= WHAT IS REQUIRED =
For this exercise, please find the lines in the entries that include the word "overrun" and copy them.

+--

### src/rtl/uart_rx.sv
// uart_rx: mid-bit sampling 8N1 receiver with sticky byte/error flags; UART_RX_PARITY_EN adds an even parity bit.
// Byte and flags update the cycle after the stop sample; no backpressure, an unacknowledged byte is overwritten and flagged.
module uart_rx #(
  parameter int CLK_FREQ  = 50_000_000,
  parameter int BAUD_RATE = 115200
) (
  input  logic     clk,
  input  logic     rst,
  uart_rx_if.slave bus
);
  typedef logic [7:0] data_t;

  localparam int CPB  = CLK_FREQ / BAUD_RATE;
  localparam int HALF = CPB / 2;
  localparam int CW   = $clog2(CPB);

  typedef enum logic [2:0] {
    S_IDLE,
    S_START,
    S_DATA,
    S_STOP
`ifdef UART_RX_PARITY_EN
    , S_PARITY
`endif
  } state_t;

  logic [1:0]    sync_q;
  logic          rx_s;
  state_t        state_q, state_d;
  logic [CW-1:0] cyc_q, cyc_d;
  logic [2:0]    bit_q, bit_d;
  data_t         shift_q, shift_d;
  data_t         data_q, data_d;
  logic          irq_q, irq_d;
  logic          ferr_q, ferr_d;
  logic          ovr_q, ovr_d;
  logic          bit_end;
  logic          good_stb;
  logic          ferr_stb;
`ifdef UART_RX_PARITY_EN
  logic          par_bad_q, par_bad_d;
  logic          perr_q, perr_d;
  logic          perr_stb;
`endif

  assign rx_s    = sync_q[1];
  assign bit_end = (cyc_q == CW'(CPB - 1));

  always_ff @(posedge clk or posedge rst) begin
    if (rst) begin
      sync_q    <= 2'b11;
      state_q   <= S_IDLE;
      cyc_q     <= '0;
      bit_q     <= '0;
      shift_q   <= '0;
      data_q    <= '0;
      irq_q     <= 1'b0;
      ferr_q    <= 1'b0;
      ovr_q     <= 1'b0;
`ifdef UART_RX_PARITY_EN
      par_bad_q <= 1'b0;
      perr_q    <= 1'b0;
`endif
    end else begin
      sync_q    <= {sync_q[0], bus.rx};
      state_q   <= state_d;
      cyc_q     <= cyc_d;
      bit_q     <= bit_d;
      shift_q   <= shift_d;
      data_q    <= data_d;
      irq_q     <= irq_d;
      ferr_q    <= ferr_d;
      ovr_q     <= ovr_d;
`ifdef UART_RX_PARITY_EN
      par_bad_q <= par_bad_d;
      perr_q    <= perr_d;
`endif
    end
  end

  always_comb begin
    state_d   = state_q;
    cyc_d     = cyc_q + 1'b1;
    bit_d     = bit_q;
    shift_d   = shift_q;
    good_stb  = 1'b0;
    ferr_stb  = 1'b0;
`ifdef UART_RX_PARITY_EN
    par_bad_d = par_bad_q;
    perr_stb  = 1'b0;
`endif
    case (state_q)
      S_IDLE: begin
        cyc_d = '0;
        if (!rx_s) state_d = S_START;
      end
      S_START: begin
        // A start bit that is already high again at mid-bit is line noise.
        if (cyc_q == CW'(HALF - 1)) begin
          cyc_d   = '0;
          bit_d   = '0;
          state_d = rx_s ? S_IDLE : S_DATA;
        end
      end
      S_DATA: begin
        if (bit_end) begin
          cyc_d   = '0;
          shift_d = {rx_s, shift_q[7:1]};
          bit_d   = bit_q + 1'b1;
          if (bit_q == 3'd7) begin
`ifdef UART_RX_PARITY_EN
            state_d = S_PARITY;
`else
            state_d = S_STOP;
`endif
          end
        end
      end
`ifdef UART_RX_PARITY_EN
      S_PARITY: begin
        if (bit_end) begin
          cyc_d     = '0;
          par_bad_d = rx_s ^ (^shift_q);
          state_d   = S_STOP;
        end
      end
`endif
      S_STOP: begin
        // Leaving mid-stop-bit lets the next start edge be caught without a gap.
        if (bit_end) begin
          cyc_d    = '0;
          state_d  = S_IDLE;
          ferr_stb = !rx_s;
`ifdef UART_RX_PARITY_EN
          good_stb = rx_s && !par_bad_q;
          perr_stb = par_bad_q;
`else
          good_stb = rx_s;
`endif
        end
      end
      default: state_d = S_IDLE;
    endcase
  end

  always_comb begin
    data_d = data_q;
    irq_d  = irq_q;
    ferr_d = ferr_q;
    ovr_d  = ovr_q;
`ifdef UART_RX_PARITY_EN
    perr_d = perr_q;
`endif
    if (bus.clear_interrupt) begin
      irq_d  = 1'b0;
      ferr_d = 1'b0;
      ovr_d  = 1'b0;
`ifdef UART_RX_PARITY_EN
      perr_d = 1'b0;
`endif
    end
    // A clear in the same cycle means the previous byte was consumed, so no overrun.
    if (good_stb) begin
      data_d = shift_q;
      irq_d  = 1'b1;
      if (irq_q && !bus.clear_interrupt) ovr_d = 1'b1;
    end
    if (ferr_stb) ferr_d = 1'b1;
`ifdef UART_RX_PARITY_EN
    if (perr_stb) perr_d = 1'b1;
`endif
  end

  assign bus.uart_data     = data_q;
  assign bus.rx_interrupt  = irq_q;
  assign bus.framing_error = ferr_q;
  assign bus.overrun       = ovr_q;
`ifdef UART_RX_PARITY_EN
  assign bus.parity_error  = perr_q;
`else
  assign bus.parity_error  = 1'b0;
`endif
endmodule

+--

= EXERCISE SOLUTION =
    // A clear in the same cycle means the previous byte was consumed, so no overrun.
  assign bus.overrun       = ovr_q;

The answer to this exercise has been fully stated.